Gone and Back

The server that hosts this website and around 20 other sites had a fault hard disk, which caused a kernel panic last Wednesday. It came back on-line on Sunday, with a new 120Gb disk, a new Gentoo rebuild, upgraded to a fast Pentium III 450Mhz box, and has been running happily so far.

Here is the whole saga.

24 May 2004

I first spotted DMA error in my kernel logs. For the next few weeks, the same error occurs on Sunday mornings whenever my back up cron job hits, but does not seem to be anything major. The kernel message looks like this:

hda: dma_intr: status=0x51 { DriveReady SeekComplete Error }
hda: dma_intr: error=0x40 { UncorrectableError }, LBAsect=414088, sector=414024
end_request: I/O error, dev 03:01 (hda), sector 414024
vs-13070: reiserfs_read_inode2: i/o failure occurred trying to find stat data of [128299 128650 0x0 SD]

The drive was a Seagate Barracuda IV 60Gb, and it was only 18 months old. I was lazy, so I did not take any action.

22 June 2004 00:56 AM

A different disk error message has been generated every 30 minutes or so. Error message this time:

hda: dma_intr: status=0x51 { DriveReady SeekComplete Error }
hda: dma_intr: error=0x84 { DriveStatusError BadCRC }

When I noticed it, it was already late in the evening on the 22nd, and the rate of kernel spilling error message has gong up to once every few minutes. So I went, buggar. Ordered a new Western Digital WD800JB drive from EYO straight away. Finger crossed.

23 June 2004 01:13 PM

This is the time stamp of the very last message I have in syslog, before the kernel went panic and hung itself.
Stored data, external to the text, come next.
**config.mk**
```make
export PLATFORM = sky130hd
export DESIGN_NAME = nice_string_top
export DESIGN_NICKNAME = d
export VERILOG_FILES = /design/src/hw/nice_string_pkg.sv /design/src/hw/repeating_char_tracker.sv /design/src/hw/letter_pair_tracker.sv /design/src/hw/nice_string_counter.sv /design/src/hw/nice_string_top.sv
export SDC_FILE = /design/constraint.sdc
export NUM_CORES = 2
export LEC_CHECK = 0
export ABC_AREA = 1
export BUFFER_PORTS_ARGS = -buffer_cell sky130_fd_sc_hd__buf_2
export CORE_MARGIN = 2
export CORE_UTILIZATION = 65
export CTS_CLUSTER_DIAMETER = 60
export CTS_CLUSTER_SIZE = 25
export DETAILED_ROUTE_END_ITERATION = 8
export HOLD_SLACK_MARGIN = 0.08
export PLACE_DENSITY_LB_ADDON = 0.08
export SLEW_MARGIN = 20
export SYNTH_ARGS = -nofsm -noshare
export SYNTH_HDL_FRONTEND = slang
export SYNTH_SLANG_ARGS = --single-unit
```
**constraint.sdc**
```tcl
create_clock -name clk -period 5.9 [get_ports clk]
set_input_delay 0.885 -clock clk [delete_from_list [all_inputs] [get_ports clk]]
set_output_delay 0.885 -clock clk [all_outputs]
set_load 0.01 [all_outputs]
```
**src/hw/nice_string_pkg.sv**
```systemverilog
`default_nettype none

package nice_string_pkg;

    // ==================================================
    // character codes and widths
    // ==================================================

    localparam int CHAR_WIDTH = 8;
    localparam int LETTER_COUNT = 26;

    // only the codes the trackers decode, values from the ASCII table
    typedef enum logic [CHAR_WIDTH-1:0] {
        CHAR_NULL = 8'h00,
        CHAR_LF   = 8'h0A,
        CHAR_A    = 8'h61,
        CHAR_Z    = 8'h7A
    } char_t;

    // per-line result, both bits valid alongside string_valid
    typedef struct packed {
        logic has_repeating_char;
        logic has_double_pair;
    } string_flags_t;

    function automatic logic is_letter(input logic [CHAR_WIDTH-1:0] code);
        return (code >= CHAR_A) && (code <= CHAR_Z);
    endfunction

endpackage

`default_nettype wire

```
**src/hw/repeating_char_tracker.sv**
```systemverilog
`timescale 1ns/1ps
`default_nettype none

module repeating_char_tracker (
    input wire clk,
    input wire reset,
    input wire inbound_valid,
    input wire [nice_string_pkg::CHAR_WIDTH-1:0] inbound_data,
    output logic end_of_file,
    output logic has_repeating_char,
    output logic string_valid
);

    // entry 0 is the newest accepted character, entry 1 the one before it
    logic [1:0][nice_string_pkg::CHAR_WIDTH-1:0] char_history;
    logic completes_repeat;

    // ==================================================
    // character history
    // ==================================================

    always_ff @(posedge clk) begin
        if (reset) begin
            char_history <= {nice_string_pkg::CHAR_NULL, nice_string_pkg::CHAR_NULL};
        end else if (inbound_valid) begin
            char_history <= {char_history[0], inbound_data};
        end
    end

    // a line feed or NUL in the history is not a letter, so matches never
    // reach across a line boundary
    assign completes_repeat = nice_string_pkg::is_letter(inbound_data) &&
                              nice_string_pkg::is_letter(char_history[0]) &&
                              nice_string_pkg::is_letter(char_history[1]) &&
                              (inbound_data == char_history[1]);

    // ==================================================
    // x?x flag
    // ==================================================

    always_ff @(posedge clk) begin
        if (reset) begin
            has_repeating_char <= 1'b0;
        end else begin
            if (string_valid) begin
                has_repeating_char <= 1'b0;
            end
            // a letter landing on the clearing edge still sets the flag
            if (inbound_valid && completes_repeat) begin
                has_repeating_char <= 1'b1;
            end
        end
    end

    // ==================================================
    // line framing
    // ==================================================

    always_ff @(posedge clk) begin
        if (reset) begin
            end_of_file <= 1'b0;
            string_valid <= 1'b0;
        end else begin
            string_valid <= 1'b0;
            if (inbound_valid) begin
                unique case (inbound_data)
                    nice_string_pkg::CHAR_NULL: begin
                        end_of_file <= 1'b1;
                    end
                    nice_string_pkg::CHAR_LF: begin
                        string_valid <= 1'b1;
                    end
                    default: ;
                endcase
            end
        end
    end

    // one pulse per line feed, lines are never empty
    string_valid_single_cycle: assert property (
        @(posedge clk) disable iff (reset)
        string_valid |=> !string_valid
    );

endmodule

`default_nettype wire

```
**src/hw/letter_pair_tracker.sv**
```systemverilog
`timescale 1ns/1ps
`default_nettype none

module letter_pair_tracker (
    input wire clk,
    input wire reset,
    input wire inbound_valid,
    input wire [nice_string_pkg::CHAR_WIDTH-1:0] inbound_data,
    input wire string_valid,
    output logic has_double_pair
);

    localparam int PAIR_COUNT = nice_string_pkg::LETTER_COUNT * nice_string_pkg::LETTER_COUNT;
    localparam int PAIR_INDEX_WIDTH = $clog2(PAIR_COUNT);

    typedef logic [PAIR_INDEX_WIDTH-1:0] pair_index_t;

    logic [nice_string_pkg::CHAR_WIDTH-1:0] prev_char;
    logic [PAIR_COUNT-1:0] seen_pairs;
    logic pending_valid;
    pair_index_t pending_index;

    logic cur_is_pair;
    pair_index_t cur_index;
    logic cur_seen;

    // index is first letter times 26 plus second letter
    function automatic pair_index_t pair_index(
        input logic [nice_string_pkg::CHAR_WIDTH-1:0] first,
        input logic [nice_string_pkg::CHAR_WIDTH-1:0] second
    );
        pair_index_t first_off;
        pair_index_t second_off;
        first_off = PAIR_INDEX_WIDTH'(first - nice_string_pkg::CHAR_A);
        second_off = PAIR_INDEX_WIDTH'(second - nice_string_pkg::CHAR_A);
        return PAIR_INDEX_WIDTH'(first_off * nice_string_pkg::LETTER_COUNT + second_off);
    endfunction

    // ==================================================
    // current pair lookup
    // ==================================================

    assign cur_is_pair = nice_string_pkg::is_letter(prev_char) &&
                         nice_string_pkg::is_letter(inbound_data);
    assign cur_index = pair_index(prev_char, inbound_data);

    // the index is only in range for a letter pair
    assign cur_seen = cur_is_pair ? seen_pairs[cur_index] : 1'b0;

    always_ff @(posedge clk) begin
        if (reset) begin
            prev_char <= nice_string_pkg::CHAR_NULL;
        end else if (inbound_valid) begin
            prev_char <= inbound_data;
        end
    end

    // ==================================================
    // seen set with one character of insert delay
    // ==================================================

    // the pair ending at the previous character goes into the set only now,
    // so "aaa" finds nothing while "aaaa" matches the first pair
    always_ff @(posedge clk) begin
        if (reset) begin
            seen_pairs <= '0;
            pending_valid <= 1'b0;
            pending_index <= '0;
        end else begin
            if (string_valid) begin
                seen_pairs <= '0;
                pending_valid <= 1'b0;
            end
            if (inbound_valid) begin
                if (pending_valid) begin
                    seen_pairs[pending_index] <= 1'b1;
                end
                pending_valid <= cur_is_pair;
                pending_index <= cur_index;
            end
        end
    end

    always_ff @(posedge clk) begin
        if (reset) begin
            has_double_pair <= 1'b0;
        end else begin
            if (string_valid) begin
                has_double_pair <= 1'b0;
            end
            if (inbound_valid && cur_seen) begin
                has_double_pair <= 1'b1;
            end
        end
    end

    // the framing pulse always comes right after a line feed on this same byte stream
    pulse_follows_separator: assert property (
        @(posedge clk) disable iff (reset)
        string_valid |-> !nice_string_pkg::is_letter(prev_char)
    );

endmodule

`default_nettype wire

```
**src/hw/nice_string_counter.sv**
```systemverilog
`timescale 1ns/1ps
`default_nettype none

module nice_string_counter #(
    parameter int COUNT_WIDTH = 16
) (
    input wire clk,
    input wire reset,
    input wire string_valid,
    input wire nice_string_pkg::string_flags_t string_flags,
    input wire end_of_file,
    output logic [COUNT_WIDTH-1:0] nice_count,
    output logic done
);

    logic line_is_nice;
    logic count_full;

    assign line_is_nice = string_valid &&
                          string_flags.has_repeating_char &&
                          string_flags.has_double_pair;

    assign count_full = (nice_count == {COUNT_WIDTH{1'b1}});

    // ==================================================
    // line count
    // ==================================================

    // lines framed after the NUL are ignored, the count holds at all ones
    always_ff @(posedge clk) begin
        if (reset) begin
            nice_count <= '0;
        end else if (line_is_nice && !end_of_file && !count_full) begin
            nice_count <= nice_count + 1'b1;
        end
    end

    // ==================================================
    // completion
    // ==================================================

    always_ff @(posedge clk) begin
        if (reset) begin
            done <= 1'b0;
        end else if (end_of_file) begin
            done <= 1'b1;
        end
    end

    // once done is shown the count is final
    count_frozen_after_done: assert property (
        @(posedge clk) disable iff (reset)
        done |=> $stable(nice_count)
    );

endmodule

`default_nettype wire

```
**src/hw/nice_string_top.sv**
```systemverilog
`timescale 1ns/1ps
`default_nettype none

module nice_string_top #(
    parameter int COUNT_WIDTH = 16
) (
    input wire clk,
    input wire reset,
    input wire inbound_valid,
    input wire [nice_string_pkg::CHAR_WIDTH-1:0] inbound_data,
    output logic string_valid,
    output nice_string_pkg::string_flags_t string_flags,
    output logic [COUNT_WIDTH-1:0] nice_count,
    output logic done
);

    logic end_of_file;
    logic has_repeating_char;
    logic has_double_pair;

    // ==================================================
    // per-line trackers
    // ==================================================

    // framing comes from this block only, the pair tracker follows its pulse
    repeating_char_tracker repeating_char_tracker0 (
        .clk                (clk),
        .reset              (reset),
        .inbound_valid      (inbound_valid),
        .inbound_data       (inbound_data),
        .end_of_file        (end_of_file),
        .has_repeating_char (has_repeating_char),
        .string_valid       (string_valid)
    );

    letter_pair_tracker letter_pair_tracker0 (
        .clk             (clk),
        .reset           (reset),
        .inbound_valid   (inbound_valid),
        .inbound_data    (inbound_data),
        .string_valid    (string_valid),
        .has_double_pair (has_double_pair)
    );

    assign string_flags = '{has_repeating_char: has_repeating_char,
                            has_double_pair: has_double_pair};

    // ==================================================
    // result
    // ==================================================

    nice_string_counter #(
        .COUNT_WIDTH (COUNT_WIDTH)
    ) nice_string_counter0 (
        .clk          (clk),
        .reset        (reset),
        .string_valid (string_valid),
        .string_flags (string_flags),
        .end_of_file  (end_of_file),
        .nice_count   (nice_count),
        .done         (done)
    );

endmodule

`default_nettype wire

```
==> flow_summary.ini <==
[clock_tree]
clk_latency_ns = 0.64
post_cts_buffers = 0
cts_buffers = 48
clk_pin_slew_worst_paths_ns = 0.09
cts_root_buf = clkbuf_16
cts.sinks = 724
h-tree-depth = 2
cts_tree = done
cts_hold_buf = 0
cts_buffer_depth = 3
cts_resized = 0

[timing]
relSlewSlack_pct = 24.9
holdWs_ns = 0.465
rsz0062_at_grt = no
final.period_utilization_pct = 81.3
max_freq_ghz = 0.208
finClkSkew_ns = 0.0312
hold_viol = 0
tightest_slew_ns = 1.13
finalSetupTns_ns = 0
min_period_ns = 4.80
fin_ws_ns = 1.10
drv_slew = 0
finalSetupViolCount = 0

[routing]
drc = 0
num_vias = 33052
route.detailed.wl_per_inst_um = 19.1
wirelength_um = 106000
vias_per_cell = 5.94
first_pass_iters = 5
antenna_left = 0
drtIter0Drc = 4649

[die]
die_x_um = 232
dieArea_um2 = 53700
coreArea_um2 = 51300
initial_core_util_pct = 65.7
rows = 83
die_h_um = 232
io_pins = 31

[place]
place.gp.congestion = 0.918
place_ws_ns = 1.02
hpwl_um = 61500
place_inst = 5473
io_buffers = 30

[synth]
syn_area_um2 = 33700
syn_area_per_cell_um2 = 6.61
synth_nets = 5141
synth-edff-count = 0
synth_flop_cell = dfxtp_1
ys_warn_count = 0
syn_inst = 5096
yosys-top-cells-area = dfxtp_1 43%, nand2_1 25%, a21oi_1 10%, nand3_1 7.8%, clkbuf_1 3.0%
synth_top_cell_area_share_pct = 43.0
synth_cell_types = 46
ys_ff_latch = 724
async_flop_share_pct = 0
yosysTopAreaCell = dfxtp_1
yosysSeqAreaShare_pct = 43.0

[worst_hold_path]
hold_start = letter_pair_tracker0.seen_pairs[609]
holdPathEnd = letter_pair_tracker0.seen_pairs[609]
whs_path_depth = 2
hp-class = flip-flop to flip-flop

[setup_path]
reg2reg_from = letter_pair_tracker0.prev_char[0]
cp-start-kind = flip-flop
path_max_fanout = 12
crit_required_ns = 6.40
critPathArrivalTime_ns = 5.30
critPathKind = flip-flop to flip-flop
crit_path_end_kind = flip-flop
reg2reg_depth = 20
reg2reg_to = letter_pair_tracker0.has_double_pair
rrSetupSlack_ns = 1.10

[global_route]
antenna_found_initial = 0
track_usage_pct = 38.9
grt_pass1_wl_um = 166000
grt_overflow = 0
first_global_vias = 29731
grt_max_degree = 189

[power_and_ir_drop]
p_seq_share_pct = 40.7
pwr-share-comb_pct = 29.0
switching_share_pct = 37.8
p_clk_share_pct = 30.3
p_leak_nw = 12.1
p_per_area_nw_per_um2 = 342
p_int_mw = 7.54
vdd_ir_drop_max_mv = 0.343
power_mw = 12.1
switchingPower_mw = 4.59

[finish]
nFillCells = 4665
nets = 4888
instances_no_fill = 5563
n_antenna_cell = 0
area_growth_syn_to_layout_pct = 5.30
drive_gt1_share_pct = 5.75

[flow_run]
drv_cap = 0

[status]
outcome = completed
D'oh. Well, not completely kernel panic. The server would respond to an ICMP ping, but would not let me log in or do anything.

23 June 2004 02:25 PM

I posted the first message on FOCUSer.net off-site status log, which I created over a month ago to report availability just in case something nasty happens. And yeah, just over a month and there was actually a need for it.

I changed the DNS entries to point yang.id.au, focuser.net and focus-unsw.org to another IP address, and then set up some temporary pages stating the sites were off-line. I also got PowerDNS to set up email re-direction to my Gmail account.

23 June 2004 06:00 PM

Came back home to check out how the server was. Dug out a monitor and a keyboard from the garage to attach to the server, and discovered the kernel panic. Alright. Press on Reset, and then wait for grub to re-start my old Mandrake 9. Upon decompressing the bzipped kernel, it encountered a CRC error. Can't bootstrap. :(

The rest of the evening is on rescuing the disk. Basically, I booted with Knoppix 3.3 which came with APC magazine 3 months ago, mount the drive, and figured out that mount does not like it as superblocks need to be rebuilt. reiserfsck --rebuild-tree does not like it because of the bad sectors, and running badblocks seems to take forever...

24 June 2004 12:00 AM

I need to build a new binary of reiserfsck because the one came with Knoppix 3.3 is too old to support badblocks parameter. At the end I have to ssh to my work computer to do it as there is no other Linux box at home...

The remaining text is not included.